▶ **RECORDS TO USE**:

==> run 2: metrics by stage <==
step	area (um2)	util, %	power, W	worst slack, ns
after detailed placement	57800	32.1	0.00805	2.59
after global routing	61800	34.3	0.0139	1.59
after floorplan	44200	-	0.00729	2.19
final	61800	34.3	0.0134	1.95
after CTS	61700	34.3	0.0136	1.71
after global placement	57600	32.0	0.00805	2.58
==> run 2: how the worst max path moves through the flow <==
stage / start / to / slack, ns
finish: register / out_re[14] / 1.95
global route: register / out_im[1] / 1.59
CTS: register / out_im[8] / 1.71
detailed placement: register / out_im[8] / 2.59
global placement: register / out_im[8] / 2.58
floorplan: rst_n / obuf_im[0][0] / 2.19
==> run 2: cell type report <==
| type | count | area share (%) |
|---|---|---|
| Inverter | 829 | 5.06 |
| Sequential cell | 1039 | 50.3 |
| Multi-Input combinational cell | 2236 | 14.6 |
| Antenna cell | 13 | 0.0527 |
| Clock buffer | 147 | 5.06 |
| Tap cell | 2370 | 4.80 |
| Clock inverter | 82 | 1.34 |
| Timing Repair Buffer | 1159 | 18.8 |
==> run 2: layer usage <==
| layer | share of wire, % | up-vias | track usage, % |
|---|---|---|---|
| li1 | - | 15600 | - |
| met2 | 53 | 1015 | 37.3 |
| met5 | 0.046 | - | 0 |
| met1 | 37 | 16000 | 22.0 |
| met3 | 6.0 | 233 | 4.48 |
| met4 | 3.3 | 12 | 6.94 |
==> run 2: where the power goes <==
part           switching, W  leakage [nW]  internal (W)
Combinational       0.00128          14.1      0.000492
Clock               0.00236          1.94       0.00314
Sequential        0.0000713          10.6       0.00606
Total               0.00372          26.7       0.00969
===== config.mk =====
export PLATFORM = sky130hd
export DESIGN_NAME = if_prefetch_unit
export DESIGN_NICKNAME = d
export VERILOG_FILES = /design/src/rtl/riscvibe_pkg.sv /design/src/rtl/fetch_fifo.sv /design/src/rtl/if_prefetch_unit.sv
export SDC_FILE = /design/constraint.sdc
export NUM_CORES = 1
export LEC_CHECK = 0
export BUFFER_PORTS_ARGS = -buffer_cell sky130_fd_sc_hd__buf_4
export CAP_MARGIN = 20
export CORE_MARGIN = 8
export CORE_UTILIZATION = 52
export DETAILED_ROUTE_END_ITERATION = 8
export PLACE_DENSITY = 0.79
export SYNTH_ARGS = -nofsm -noshare
export SYNTH_HDL_FRONTEND = slang
export SYNTH_SLANG_ARGS = --single-unit

===== constraint.sdc =====
create_clock -name clk -period 5 [get_ports clk]
set_input_delay 0.25 -clock clk [delete_from_list [all_inputs] [get_ports clk]]
set_output_delay 0.25 -clock clk [all_outputs]
set_load 0.03 [all_outputs]
File: config.mk
export PLATFORM = sky130hd
export DESIGN_NAME = uart_char_rx_flat
export DESIGN_NICKNAME = d
export VERILOG_FILES = /design/src/rtl/uart_char_pkg.sv /design/src/rtl/uart_char_rx_if.sv /design/src/rtl/uart_bit_timer.sv /design/src/rtl/uart_char_rx.sv /design/src/flat_wrapper.sv
export SDC_FILE = /design/constraint.sdc
export NUM_CORES = 1
export LEC_CHECK = 0
export CAP_MARGIN = 20
export CORE_MARGIN = 2
export CORE_UTILIZATION = 26
export DETAILED_ROUTE_END_ITERATION = 10
export GPL_TIMING_DRIVEN = 0
export MAX_ROUTING_LAYER = met4
export PLACE_DENSITY = 0.53
export SYNTH_ARGS = -nofsm -noshare
export SYNTH_HDL_FRONTEND = slang
export SYNTH_SLANG_ARGS = --single-unit
File: constraint.sdc
create_clock -name clk -period 2 [get_ports clk]
set_input_delay 0.4 -clock clk [delete_from_list [all_inputs] [get_ports clk]]
set_output_delay 0.4 -clock clk [all_outputs]
set_load 0.02 [all_outputs]
File: src/rtl/uart_char_pkg.sv
// Shared types and constants for the UART character receiver.
package uart_char_pkg;

    localparam int   CHAR_W   = 8;
    localparam logic RXD_IDLE = 1'b1;

    typedef enum logic [2:0] {
        IDLE,
        START,
        DATA,
        PARITY,
        STOP,
        BREAK
    } rx_state_t;

endpackage

File: src/rtl/uart_char_rx_if.sv
// Character output channel of uart_char_rx: one-entry valid/ready register plus error pulses.
interface uart_char_rx_if;
    import uart_char_pkg::*;

    logic [CHAR_W-1:0] out_char;
    logic              out_valid;
    logic              out_ready;
    logic              frame_err;
    logic              parity_err;
    logic              overrun;

    modport master (
        output out_char,
        output out_valid,
        input  out_ready,
        output frame_err,
        output parity_err,
        output overrun
    );

    modport slave (
        input  out_char,
        input  out_valid,
        output out_ready,
        input  frame_err,
        input  parity_err,
        input  overrun
    );

endinterface

File: src/rtl/uart_bit_timer.sv
// Bit-period counter: ticks at the mid-bit point (half) or the end of a full bit period.
module uart_bit_timer #(
    parameter int CLKS_PER_BIT = 16
) (
    input  logic clk,
    input  logic rst,
    input  logic restart,
    input  logic half,
    output logic tick
);
    localparam int CW = $clog2(CLKS_PER_BIT);
    localparam logic [CW-1:0] FULL_LAST = CW'(CLKS_PER_BIT - 1);
    localparam logic [CW-1:0] HALF_LAST = CW'(CLKS_PER_BIT / 2 - 1);

    logic [CW-1:0] cnt;

    assign tick = !restart && (cnt == (half ? HALF_LAST : FULL_LAST));

    always_ff @(posedge clk) begin
        if (rst || restart || tick) begin
            cnt <= '0;
        end else begin
            cnt <= cnt + 1'b1;
        end
    end

endmodule
## config.mk

```make
export PLATFORM = sky130hd
export DESIGN_NAME = mult_seq
export DESIGN_NICKNAME = d
export VERILOG_FILES = /design/src/rtl/mult_seq_pkg.sv /design/src/rtl/mult_seq_twos_comp_n.sv /design/src/rtl/mult_seq.sv
export SDC_FILE = /design/constraint.sdc
export NUM_CORES = 1
export LEC_CHECK = 0
export BUFFER_PORTS_ARGS = -buffer_cell sky130_fd_sc_hd__clkbuf_2
export CAP_MARGIN = 30
export CORE_MARGIN = 5
export CORE_UTILIZATION = 39
export DETAILED_ROUTE_END_ITERATION = 10
export PLACE_DENSITY = 0.66
export SYNTH_ARGS = -nofsm -noshare
export SYNTH_HDL_FRONTEND = slang
export SYNTH_SLANG_ARGS = --single-unit
```

## constraint.sdc

```tcl
create_clock -name CLK -period 2.79 [get_ports CLK]
set_input_delay 0.1395 -clock CLK [delete_from_list [all_inputs] [get_ports CLK]]
set_output_delay 0.1395 -clock CLK [all_outputs]
set_load 0.02 [all_outputs]
```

▶ **WHAT IS NEEDED**: Would you copy the data exactly as shown above?

▶ **SOLUTION FOR THIS TASK**:
==> run 2: metrics by stage <==
step	area (um2)	util, %	power, W	worst slack, ns
after detailed placement	57800	32.1	0.00805	2.59
after global routing	61800	34.3	0.0139	1.59
after floorplan	44200	-	0.00729	2.19
final	61800	34.3	0.0134	1.95
after CTS	61700	34.3	0.0136	1.71
after global placement	57600	32.0	0.00805	2.58
==> run 2: how the worst max path moves through the flow <==
stage / start / to / slack, ns
finish: register / out_re[14] / 1.95
global route: register / out_im[1] / 1.59
CTS: register / out_im[8] / 1.71
detailed placement: register / out_im[8] / 2.59
global placement: register / out_im[8] / 2.58
floorplan: rst_n / obuf_im[0][0] / 2.19
==> run 2: cell type report <==
| type | count | area share (%) |
|---|---|---|
| Inverter | 829 | 5.06 |
| Sequential cell | 1039 | 50.3 |
| Multi-Input combinational cell | 2236 | 14.6 |
| Antenna cell | 13 | 0.0527 |
| Clock buffer | 147 | 5.06 |
| Tap cell | 2370 | 4.80 |
| Clock inverter | 82 | 1.34 |
| Timing Repair Buffer | 1159 | 18.8 |
==> run 2: layer usage <==
| layer | share of wire, % | up-vias | track usage, % |
|---|---|---|---|
| li1 | - | 15600 | - |
| met2 | 53 | 1015 | 37.3 |
| met5 | 0.046 | - | 0 |
| met1 | 37 | 16000 | 22.0 |
| met3 | 6.0 | 233 | 4.48 |
| met4 | 3.3 | 12 | 6.94 |
==> run 2: where the power goes <==
part           switching, W  leakage [nW]  internal (W)
Combinational       0.00128          14.1      0.000492
Clock               0.00236          1.94       0.00314
Sequential        0.0000713          10.6       0.00606
Total               0.00372          26.7       0.00969
===== config.mk =====
export PLATFORM = sky130hd
export DESIGN_NAME = if_prefetch_unit
export DESIGN_NICKNAME = d
export VERILOG_FILES = /design/src/rtl/riscvibe_pkg.sv /design/src/rtl/fetch_fifo.sv /design/src/rtl/if_prefetch_unit.sv
export SDC_FILE = /design/constraint.sdc
export NUM_CORES = 1
export LEC_CHECK = 0
export BUFFER_PORTS_ARGS = -buffer_cell sky130_fd_sc_hd__buf_4
export CAP_MARGIN = 20
export CORE_MARGIN = 8
export CORE_UTILIZATION = 52
export DETAILED_ROUTE_END_ITERATION = 8
export PLACE_DENSITY = 0.79
export SYNTH_ARGS = -nofsm -noshare
export SYNTH_HDL_FRONTEND = slang
export SYNTH_SLANG_ARGS = --single-unit

===== constraint.sdc =====
create_clock -name clk -period 5 [get_ports clk]
set_input_delay 0.25 -clock clk [delete_from_list [all_inputs] [get_ports clk]]
set_output_delay 0.25 -clock clk [all_outputs]
set_load 0.03 [all_outputs]
File: config.mk
export PLATFORM = sky130hd
export DESIGN_NAME = uart_char_rx_flat
export DESIGN_NICKNAME = d
export VERILOG_FILES = /design/src/rtl/uart_char_pkg.sv /design/src/rtl/uart_char_rx_if.sv /design/src/rtl/uart_bit_timer.sv /design/src/rtl/uart_char_rx.sv /design/src/flat_wrapper.sv
export SDC_FILE = /design/constraint.sdc
export NUM_CORES = 1
export LEC_CHECK = 0
export CAP_MARGIN = 20
export CORE_MARGIN = 2
export CORE_UTILIZATION = 26
export DETAILED_ROUTE_END_ITERATION = 10
export GPL_TIMING_DRIVEN = 0
export MAX_ROUTING_LAYER = met4
export PLACE_DENSITY = 0.53
export SYNTH_ARGS = -nofsm -noshare
export SYNTH_HDL_FRONTEND = slang
export SYNTH_SLANG_ARGS = --single-unit
File: constraint.sdc
create_clock -name clk -period 2 [get_ports clk]
set_input_delay 0.4 -clock clk [delete_from_list [all_inputs] [get_ports clk]]
set_output_delay 0.4 -clock clk [all_outputs]
set_load 0.02 [all_outputs]
File: src/rtl/uart_char_pkg.sv
// Shared types and constants for the UART character receiver.
package uart_char_pkg;

    localparam int   CHAR_W   = 8;
    localparam logic RXD_IDLE = 1'b1;

    typedef enum logic [2:0] {
        IDLE,
        START,
        DATA,
        PARITY,
        STOP,
        BREAK
    } rx_state_t;

endpackage

File: src/rtl/uart_char_rx_if.sv
// Character output channel of uart_char_rx: one-entry valid/ready register plus error pulses.
interface uart_char_rx_if;
    import uart_char_pkg::*;

    logic [CHAR_W-1:0] out_char;
    logic              out_valid;
    logic              out_ready;
    logic              frame_err;
    logic              parity_err;
    logic              overrun;

    modport master (
        output out_char,
        output out_valid,
        input  out_ready,
        output frame_err,
        output parity_err,
        output overrun
    );

    modport slave (
        input  out_char,
        input  out_valid,
        output out_ready,
        input  frame_err,
        input  parity_err,
        input  overrun
    );

endinterface

File: src/rtl/uart_bit_timer.sv
// Bit-period counter: ticks at the mid-bit point (half) or the end of a full bit period.
module uart_bit_timer #(
    parameter int CLKS_PER_BIT = 16
) (
    input  logic clk,
    input  logic rst,
    input  logic restart,
    input  logic half,
    output logic tick
);
    localparam int CW = $clog2(CLKS_PER_BIT);
    localparam logic [CW-1:0] FULL_LAST = CW'(CLKS_PER_BIT - 1);
    localparam logic [CW-1:0] HALF_LAST = CW'(CLKS_PER_BIT / 2 - 1);

    logic [CW-1:0] cnt;

    assign tick = !restart && (cnt == (half ? HALF_LAST : FULL_LAST));

    always_ff @(posedge clk) begin
        if (rst || restart || tick) begin
            cnt <= '0;
        end else begin
            cnt <= cnt + 1'b1;
        end
    end

endmodule
## config.mk

```make
export PLATFORM = sky130hd
export DESIGN_NAME = mult_seq
export DESIGN_NICKNAME = d
export VERILOG_FILES = /design/src/rtl/mult_seq_pkg.sv /design/src/rtl/mult_seq_twos_comp_n.sv /design/src/rtl/mult_seq.sv
export SDC_FILE = /design/constraint.sdc
export NUM_CORES = 1
export LEC_CHECK = 0
export BUFFER_PORTS_ARGS = -buffer_cell sky130_fd_sc_hd__clkbuf_2
export CAP_MARGIN = 30
export CORE_MARGIN = 5
export CORE_UTILIZATION = 39
export DETAILED_ROUTE_END_ITERATION = 10
export PLACE_DENSITY = 0.66
export SYNTH_ARGS = -nofsm -noshare
export SYNTH_HDL_FRONTEND = slang
export SYNTH_SLANG_ARGS = --single-unit
```

## constraint.sdc

```tcl
create_clock -name CLK -period 2.79 [get_ports CLK]
set_input_delay 0.1395 -clock CLK [delete_from_list [all_inputs] [get_ports CLK]]
set_output_delay 0.1395 -clock CLK [all_outputs]
set_load 0.02 [all_outputs]
```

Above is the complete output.